Capacitance of a parallel-plate capacitor is proportional to electrode area and inversely proportional to electrode separation. Changing either parameter alters the output capacitance, which is used to quantify the applied mechanical stimulus.

2. Surface acoustic wave (SAW) pressure sensors

These sensors use a delay-line structure composed of a piezoelectric substrate, input interdigital transducer (IDT), output interdigital transducer (IDT), and peripheral circuitry. The piezoelectric substrate adopts a cantilever beam configuration with one end fixed and the other end subject to micro pressure. The input IDT excites a surface acoustic wave that travels across the substrate to the output IDT, which converts the received wave back into an electrical signal. The signal is amplified and output as a frequency. When micro pressure is applied to the cantilever, the strain changes the acoustic propagation path and thus alters the output frequency. The frequency shift is used to detect the micro pressure applied to the cantilever.

Product Applications

Prosthetic manufacturing

In China the number of people with disabilities exceeds 80 million, accounting for about 6.3% of the total population; among them, over 20 million have limb disabilities, approximately 30% of people with disabilities. Most amputees rely on prostheses, and prosthesis quality significantly affects their quality of life.

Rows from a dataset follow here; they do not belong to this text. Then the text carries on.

[src/rtl/sadc_pkg.sv]
package sadc_pkg;
  typedef enum logic [1:0] {
    OP_CONV  = 2'd0,
    OP_NAP   = 2'd1,
    OP_SLEEP = 2'd2,
    OP_WAKE  = 2'd3
  } op_e;

  typedef enum logic [3:0] {
    ST_IDLE,
    ST_TRIG,
    ST_RUN,
    ST_PD_HI,
    ST_PD_LO,
    ST_DOWN,
    ST_WK_HI,
    ST_WK_LO,
    ST_SETTLE
  } st_e;

  localparam int FRAME_EDGES     = 18;
  localparam int FIRST_DATA_EDGE = 3;
  localparam int NAP_PULSES      = 2;
  localparam int OUT_W           = 16;
endpackage

[src/rtl/sadc_tick.sv]
module sadc_tick #(
  parameter int HALF = 2
) (
  input  logic clk,
  input  logic rst_n,
  input  logic en,
  output logic tick
);
  localparam int CW = (HALF > 1) ? $clog2(HALF) : 1;

  logic [CW-1:0] cnt_q, cnt_n;

  assign tick = en && (cnt_q == CW'(HALF - 1));

  always_comb begin
    if (!en || tick) cnt_n = '0;
    else             cnt_n = cnt_q + CW'(1);
  end

  always_ff @(posedge clk or negedge rst_n) begin
    if (!rst_n) cnt_q <= '0;
    else        cnt_q <= cnt_n;
  end
endmodule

Electronic skin functions are not limited to pressure sensing. Modern designs include ultrathin single-crystal silicon nanoribbons with sensor arrays that cover pressure sensors, temperature sensors, humidity sensors, strain sensors, thermal heaters, and other neural-stimulation sensors. Electronic skin can respond to external stimuli with response times closer to human skin, which can substantially assist users who rely on prostheses.

Smart wearables

Electronic skin can adhere to the skin via electrostatic attachment and monitor pulse, heart rate, body temperature, and muscle vibrations in real time. By providing timely feedback on physiological changes, electronic skin can support early prevention and diagnosis of certain conditions. Some implementations include a drug-delivery interface that can release medication through the skin based on real-time physiological data to support targeted therapy.

Electronic skin with integrated displays can present physiological metrics such as heart rate or blood oxygen levels and can potentially convey simplified expressions or stress indicators. Beyond reducing the need for separate monitoring devices, this technology may introduce new interaction and communication channels.

Robotics

Electronic skin can provide robots with tactile perception similar to that of humans or animals, improving their adaptability and autonomy. A typical electronic skin system contains hundreds of independent sensors. The data collected enable robots to use tactile feedback to navigate, recognize their surroundings, and determine optimal paths. With tactile data and computational processing, robots can react to obstacles in real time and achieve flexible autonomous movement.

When applied to robotic manipulators, electronic skin enables fine control of contact force. Robots can sense object position and orientation as well as hardness, stiffness, temperature, and surface texture. Touch-based feedback helps determine subsequent actions and motion planning, allowing robots to execute assigned tasks according to control algorithms and mathematical models.